March 9, 2015 – America’s turbulent relationship with alcoholic beverages is now on view at the National Archives Museum’s “Spirited Republic” exhibit, which opened March 6, 2015.
The exhibit tracks the history of alcohol from the early settlers to the present day. Beer, hard cider, spirits and wine were consumed daily at all levels of society, even by children. It is well documented that many of the Founding Fathers had connections to alcohol. Samuel Adams worked for his father’s malt house. Thomas Jefferson made money from importing alcoholic beverages from Europe. Following the Revolutionary War George Washington ran a distillery near his home at Mount Vernon, producing as many as 11,000 gallons of brandy and whiskey in 1799, the year of his death.
There is a display that shows how many gallons of alcohol the average American drank in 1830. At 7.1 gallons per person of legal age it was two and a half times today’s national average. As Bruce Bustard the curator explained to ABC News, “You’d start with a wee dram at breakfast, and then you’d have something at perhaps a mid-morning break of your labor, you’d have whiskey with lunch at the noon hour, you might have an ale, and then in the evening you’d have a night cap,” Bustard said. “It was not binge drinking. It was integrated into the lives of their community and their individual work and family.”

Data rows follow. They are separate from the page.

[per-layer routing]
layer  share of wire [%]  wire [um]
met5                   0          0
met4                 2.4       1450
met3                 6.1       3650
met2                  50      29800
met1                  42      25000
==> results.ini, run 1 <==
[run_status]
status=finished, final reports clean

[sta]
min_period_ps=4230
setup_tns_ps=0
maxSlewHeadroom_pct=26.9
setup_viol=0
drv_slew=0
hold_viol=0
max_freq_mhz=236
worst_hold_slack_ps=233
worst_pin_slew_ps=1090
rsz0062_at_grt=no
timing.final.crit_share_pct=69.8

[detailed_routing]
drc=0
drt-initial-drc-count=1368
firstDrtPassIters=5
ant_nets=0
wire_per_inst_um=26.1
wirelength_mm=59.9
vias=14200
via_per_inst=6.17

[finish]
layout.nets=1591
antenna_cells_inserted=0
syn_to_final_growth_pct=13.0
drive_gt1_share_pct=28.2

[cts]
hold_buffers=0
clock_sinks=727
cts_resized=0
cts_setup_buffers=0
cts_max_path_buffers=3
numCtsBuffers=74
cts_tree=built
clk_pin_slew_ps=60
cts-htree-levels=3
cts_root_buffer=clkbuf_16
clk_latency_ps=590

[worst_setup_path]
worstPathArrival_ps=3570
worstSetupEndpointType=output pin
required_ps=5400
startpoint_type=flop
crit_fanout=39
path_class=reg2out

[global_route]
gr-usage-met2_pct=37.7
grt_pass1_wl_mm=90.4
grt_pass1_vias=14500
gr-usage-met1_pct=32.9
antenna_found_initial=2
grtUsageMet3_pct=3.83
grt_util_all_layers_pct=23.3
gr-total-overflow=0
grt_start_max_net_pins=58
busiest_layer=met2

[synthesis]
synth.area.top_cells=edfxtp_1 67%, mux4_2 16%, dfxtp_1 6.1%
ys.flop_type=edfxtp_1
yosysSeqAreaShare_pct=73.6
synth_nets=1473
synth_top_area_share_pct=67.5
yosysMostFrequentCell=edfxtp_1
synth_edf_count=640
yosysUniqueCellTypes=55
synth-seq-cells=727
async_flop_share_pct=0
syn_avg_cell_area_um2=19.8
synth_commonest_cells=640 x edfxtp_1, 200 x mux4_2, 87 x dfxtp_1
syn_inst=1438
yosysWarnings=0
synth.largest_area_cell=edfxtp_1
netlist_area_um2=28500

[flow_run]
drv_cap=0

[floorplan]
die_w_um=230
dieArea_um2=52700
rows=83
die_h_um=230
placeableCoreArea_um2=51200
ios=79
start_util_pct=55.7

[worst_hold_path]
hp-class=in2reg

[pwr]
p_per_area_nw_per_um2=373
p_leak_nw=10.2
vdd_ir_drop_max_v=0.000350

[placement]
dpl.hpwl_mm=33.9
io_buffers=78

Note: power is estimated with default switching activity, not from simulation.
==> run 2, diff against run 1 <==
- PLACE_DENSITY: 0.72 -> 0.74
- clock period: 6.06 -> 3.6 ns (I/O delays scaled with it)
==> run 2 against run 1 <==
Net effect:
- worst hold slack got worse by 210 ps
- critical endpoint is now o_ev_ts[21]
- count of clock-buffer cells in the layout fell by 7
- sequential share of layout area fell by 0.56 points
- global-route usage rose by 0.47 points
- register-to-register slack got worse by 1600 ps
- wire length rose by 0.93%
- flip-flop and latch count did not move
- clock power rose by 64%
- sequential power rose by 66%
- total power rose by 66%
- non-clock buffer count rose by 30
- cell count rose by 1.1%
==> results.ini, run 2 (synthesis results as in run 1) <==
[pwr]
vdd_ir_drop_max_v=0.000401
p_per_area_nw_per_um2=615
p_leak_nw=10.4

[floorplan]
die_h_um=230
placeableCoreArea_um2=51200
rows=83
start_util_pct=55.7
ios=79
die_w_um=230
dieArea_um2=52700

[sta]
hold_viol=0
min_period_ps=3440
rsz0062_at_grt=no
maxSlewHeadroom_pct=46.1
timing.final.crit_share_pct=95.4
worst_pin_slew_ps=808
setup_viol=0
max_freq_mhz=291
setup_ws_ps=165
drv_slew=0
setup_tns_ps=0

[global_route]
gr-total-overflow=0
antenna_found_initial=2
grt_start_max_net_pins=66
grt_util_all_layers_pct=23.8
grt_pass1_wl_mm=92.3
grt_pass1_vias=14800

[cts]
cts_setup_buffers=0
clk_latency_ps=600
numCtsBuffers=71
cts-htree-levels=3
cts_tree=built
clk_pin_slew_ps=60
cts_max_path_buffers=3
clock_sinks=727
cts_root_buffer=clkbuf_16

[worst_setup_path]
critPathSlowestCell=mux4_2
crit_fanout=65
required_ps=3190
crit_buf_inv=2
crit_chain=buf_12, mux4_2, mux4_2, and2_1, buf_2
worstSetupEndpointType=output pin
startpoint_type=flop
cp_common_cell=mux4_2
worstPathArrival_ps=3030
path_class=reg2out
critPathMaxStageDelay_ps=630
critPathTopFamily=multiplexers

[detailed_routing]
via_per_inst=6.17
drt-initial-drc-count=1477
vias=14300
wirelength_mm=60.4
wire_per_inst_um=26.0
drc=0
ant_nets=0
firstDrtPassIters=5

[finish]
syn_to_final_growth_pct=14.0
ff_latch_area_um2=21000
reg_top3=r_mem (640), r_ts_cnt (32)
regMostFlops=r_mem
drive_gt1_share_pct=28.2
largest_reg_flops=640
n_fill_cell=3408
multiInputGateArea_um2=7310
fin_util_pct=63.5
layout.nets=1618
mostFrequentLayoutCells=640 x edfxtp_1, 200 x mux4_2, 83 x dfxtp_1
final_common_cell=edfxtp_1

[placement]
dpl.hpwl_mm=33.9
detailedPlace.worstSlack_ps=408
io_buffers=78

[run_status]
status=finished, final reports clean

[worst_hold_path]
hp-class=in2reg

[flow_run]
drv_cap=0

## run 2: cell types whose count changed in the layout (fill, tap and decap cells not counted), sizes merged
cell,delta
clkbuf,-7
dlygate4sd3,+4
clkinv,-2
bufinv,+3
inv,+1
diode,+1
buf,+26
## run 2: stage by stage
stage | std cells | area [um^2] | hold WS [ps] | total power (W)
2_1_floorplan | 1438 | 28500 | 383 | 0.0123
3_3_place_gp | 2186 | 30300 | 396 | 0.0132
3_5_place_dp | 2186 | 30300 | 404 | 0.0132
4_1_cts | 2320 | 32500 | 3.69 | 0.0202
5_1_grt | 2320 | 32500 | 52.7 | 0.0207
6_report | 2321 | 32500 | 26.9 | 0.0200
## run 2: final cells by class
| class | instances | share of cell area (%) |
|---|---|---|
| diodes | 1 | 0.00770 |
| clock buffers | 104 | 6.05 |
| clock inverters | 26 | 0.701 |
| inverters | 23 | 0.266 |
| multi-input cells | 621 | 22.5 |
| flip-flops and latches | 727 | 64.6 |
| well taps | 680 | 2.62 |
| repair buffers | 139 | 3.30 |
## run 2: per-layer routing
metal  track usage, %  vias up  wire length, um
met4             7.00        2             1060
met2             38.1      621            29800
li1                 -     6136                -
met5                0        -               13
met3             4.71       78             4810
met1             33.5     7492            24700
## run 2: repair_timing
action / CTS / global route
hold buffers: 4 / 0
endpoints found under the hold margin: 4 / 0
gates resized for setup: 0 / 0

There’s plenty to look at when it comes to the mid-19th century Temperance Movement that culminated in Prohibition, which lasted from 1920 until 1933 when the 18thAmendment was repealed by the 21stAmendment. You’ll meet Daisy Simpson, a rare female federal agent known as the “the lady hooch hunter” in San Francisco where she enforced the law, as well as other colorful characters.
One of the exhibits is President Franklin D. Roosevelt’s cocktail shaker and cups that he used every night to make drinks for his staff when he was Governor of New York, during Prohibition, and when he became President.
“Spirited Republic” is at the National Archives on Constitution Avenue in Washington, D.C. and runs through to January 10, 2016.